Site Logo

2025 saw lowest annual deaths in Penticton from toxic drugs in 8 years

Published 5:00 pm Thursday, February 19, 2026

Paramedics and bylaw officers at an overdose call in Penticton in 2023. (Brennan Phillips - Western News)

Paramedics and bylaw officers at an overdose call in Penticton in 2023. (Brennan Phillips - Western News)

Penticton saw its lowest recorded deaths from toxic drugs in eight years in 2025.

The BC Coroners Service published its annual report on the ongoing crisis of deaths from unregulated drugs on Feb. 19.

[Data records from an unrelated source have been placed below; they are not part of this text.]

===== config.mk =====
export PLATFORM = sky130hd
export DESIGN_NAME = qed_dup_encoder
export DESIGN_NICKNAME = d
export VERILOG_FILES = /design/src/rtl/qed_dup_encoder.sv
export SDC_FILE = /design/constraint.sdc
export NUM_CORES = 1
export LEC_CHECK = 0
export ABC_AREA = 1
export CORE_ASPECT_RATIO = 1.4
export CORE_MARGIN = 2
export CORE_UTILIZATION = 59
export DETAILED_ROUTE_END_ITERATION = 8
export PLACE_DENSITY = 0.79
export SYNTH_ARGS = -nofsm -noshare
export SYNTH_HDL_FRONTEND = slang
export SYNTH_SLANG_ARGS = --single-unit

===== constraint.sdc =====
create_clock -name clk -period 5.38 [get_ports clk]
set_input_delay 0.807 -clock clk [delete_from_list [all_inputs] [get_ports clk]]
set_output_delay 0.807 -clock clk [all_outputs]
set_load 0.1 [all_outputs]
$ cat src/rtl/apb_master_rr_arbiter.sv
// Two-requester APB master arbiter: round-robin grant onto one shared APB target,
// regenerated SETUP/ACCESS phases and an optional ACCESS-phase timeout.
module apb_master_rr_arbiter #(
    parameter int unsigned TIMEOUT_CYCLES = 0
) (
    input  logic        clk,
    input  logic        clk__enable,
    input  logic        reset_n,

    input  logic [31:0] apb_request_0__paddr,
    input  logic        apb_request_0__penable,
    input  logic        apb_request_0__psel,
    input  logic        apb_request_0__pwrite,
    input  logic [31:0] apb_request_0__pwdata,

    input  logic [31:0] apb_request_1__paddr,
    input  logic        apb_request_1__penable,
    input  logic        apb_request_1__psel,
    input  logic        apb_request_1__pwrite,
    input  logic [31:0] apb_request_1__pwdata,

    output logic [31:0] apb_response_0__prdata,
    output logic        apb_response_0__pready,
    output logic        apb_response_0__perr,

    output logic [31:0] apb_response_1__prdata,
    output logic        apb_response_1__pready,
    output logic        apb_response_1__perr,

    output logic [31:0] apb_request__paddr,
    output logic        apb_request__penable,
    output logic        apb_request__psel,
    output logic        apb_request__pwrite,
    output logic [31:0] apb_request__pwdata,

    input  logic [31:0] apb_response__prdata,
    input  logic        apb_response__pready,
    input  logic        apb_response__perr,

    output logic [1:0]  grant,
    output logic        timeout_event
);

    typedef enum logic [1:0] {
        IDLE   = 2'd0,
        SETUP  = 2'd1,
        ACCESS = 2'd2
    } state_e;

    localparam bit          TIMEOUT_EN   = (TIMEOUT_CYCLES != 0);
    localparam logic [15:0] TIMEOUT_LAST = TIMEOUT_EN ? 16'(TIMEOUT_CYCLES - 1) : 16'd0;

    state_e      state_q, state_d;
    logic [1:0]  grant_q, grant_d;
    logic        last_grant_q, last_grant_d;
    logic [15:0] count_q, count_d;
    logic        timeout_event_q, timeout_event_d;

    logic        winner;
    logic        timeout_hit;
    logic        resp_valid;
    logic [31:0] resp_data;
    logic        resp_err;

    // Requester penable carries no information: phases are regenerated here.
    logic unused_penable;
    assign unused_penable = apb_request_0__penable ^ apb_request_1__penable;

    assign timeout_hit = TIMEOUT_EN && (count_q == TIMEOUT_LAST);

    // NOTE: every output of this block gets a default first, so no path can leave a latch.
    always_comb begin
        state_d              = state_q;
        grant_d              = grant_q;
        last_grant_d         = last_grant_q;
        count_d              = count_q;
        timeout_event_d      = 1'b0;
        winner               = 1'b0;
        resp_valid           = 1'b0;
        resp_data            = 32'd0;
        resp_err             = 1'b0;
        apb_request__psel    = 1'b0;
        apb_request__penable = 1'b0;
        apb_request__paddr   = 32'd0;
        apb_request__pwrite  = 1'b0;
        apb_request__pwdata  = 32'd0;

        if (state_q != IDLE) begin
            apb_request__paddr  = grant_q[1] ? apb_request_1__paddr  : apb_request_0__paddr;
            apb_request__pwrite = grant_q[1] ? apb_request_1__pwrite : apb_request_0__pwrite;
            apb_request__pwdata = grant_q[1] ? apb_request_1__pwdata : apb_request_0__pwdata;
        end

        case (state_q)
            IDLE: begin
                if (apb_request_0__psel || apb_request_1__psel) begin
                    // On a tie the requester that did not win last time goes first.
                    winner       = (apb_request_0__psel && apb_request_1__psel) ?
                                   ~last_grant_q : apb_request_1__psel;
                    grant_d      = winner ? 2'b10 : 2'b01;
                    last_grant_d = winner;
                    state_d      = SETUP;
                end
            end
            SETUP: begin
                apb_request__psel = 1'b1;
                count_d           = 16'd0;
                state_d           = ACCESS;
            end
            ACCESS: begin
                apb_request__psel    = 1'b1;
                apb_request__penable = 1'b1;
                if (apb_response__pready) begin
                    resp_valid = 1'b1;
                    resp_data  = apb_response__prdata;
                    resp_err   = apb_response__perr;
                    state_d    = IDLE;
                    grant_d    = 2'b00;
                end else begin
                    count_d = count_q + 16'd1;
                    if (timeout_hit) begin
                        resp_valid      = 1'b1;
                        resp_err        = 1'b1;
                        timeout_event_d = 1'b1;
                        state_d         = IDLE;
                        grant_d         = 2'b00;
                    end
                end
            end
            default: begin
                state_d = IDLE;
                grant_d = 2'b00;
            end
        endcase
    end

    // A requester that dropped psel mid-transfer gets nothing back.
    always_comb begin
        apb_response_0__pready = resp_valid && grant_q[0] && apb_request_0__psel;
        apb_response_1__pready = resp_valid && grant_q[1] && apb_request_1__psel;
        apb_response_0__prdata = apb_response_0__pready ? resp_data : 32'd0;
        apb_response_1__prdata = apb_response_1__pready ? resp_data : 32'd0;
        apb_response_0__perr   = apb_response_0__pready && resp_err;
        apb_response_1__perr   = apb_response_1__pready && resp_err;
    end

    // NOTE: state registers use non-blocking assignments so every flop samples pre-edge values.
    always_ff @(posedge clk or negedge reset_n) begin
        if (!reset_n) begin
            state_q         <= IDLE;
            grant_q         <= 2'b00;
            last_grant_q    <= 1'b1;
            count_q         <= 16'd0;
            timeout_event_q <= 1'b0;
        end else if (clk__enable) begin
            state_q         <= state_d;
            grant_q         <= grant_d;
            last_grant_q    <= last_grant_d;
            count_q         <= count_d;
            timeout_event_q <= timeout_event_d;
        end
    end

    assign grant         = grant_q;
    assign timeout_event = timeout_event_q;

endmodule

For Penticton, the year saw the city record 16 deaths due to unregulated drugs.

The last time the city saw that number of deaths was in 2018, and is lower than any year since.

It’s a substantial drop from the previous year, which saw a total of 28 deaths in Penticton in 2024, and from the record high of 31 deaths in 2022.

Elsewhere in the Okanagan, Vernon also saw a substantial drop in deaths, going from 46 in 2024 to 27 in 2025.

In the greater Interior Health region, Kamloops saw a substantial drop from 95 deaths in 2024 to 58, and Cranbrook from 15 to nine.

Most other townships and local health areas saw numbers remain fairly similar.

The Central Okanagan saw 104 deaths in 2025, down slightly from the 109 in 2024. Summerland saw four deaths, up one from 2024’s figures, and the same as 2023’s count.

Keremeos and Princeton both recorded a single death apiece due to unregulated drugs in 2025, down from three deaths in Keremeos in 2024 and from two in Princeton in 2024.

Across the Interior’s local health areas, Penticton dropped out of the top five in per capita deaths in 2024, down to 14th in 2025.

The community of Lillooet remained the worst local health area per capita, with a second year in a row recording five deaths.

According to the BC Coroners Service, fentanyl remained a major factor in deaths, being detected in 69 per cent of fatal unregulated drug deaths.

Fluorofentanyl, cocaine and methamphetamines were all detected more than half the time, and two forms of benzodiazepines were detected around a third of the time.

The entire Interior Health region was issued a toxic drug warning just a week before the annual report was published.

It warned that multiple samples of drugs had been tested to contain carfentanil, a potent fentanyl analogue, and medetomidine, a veterinary sedative believed to be responsible for a provincewide increase in overdoses.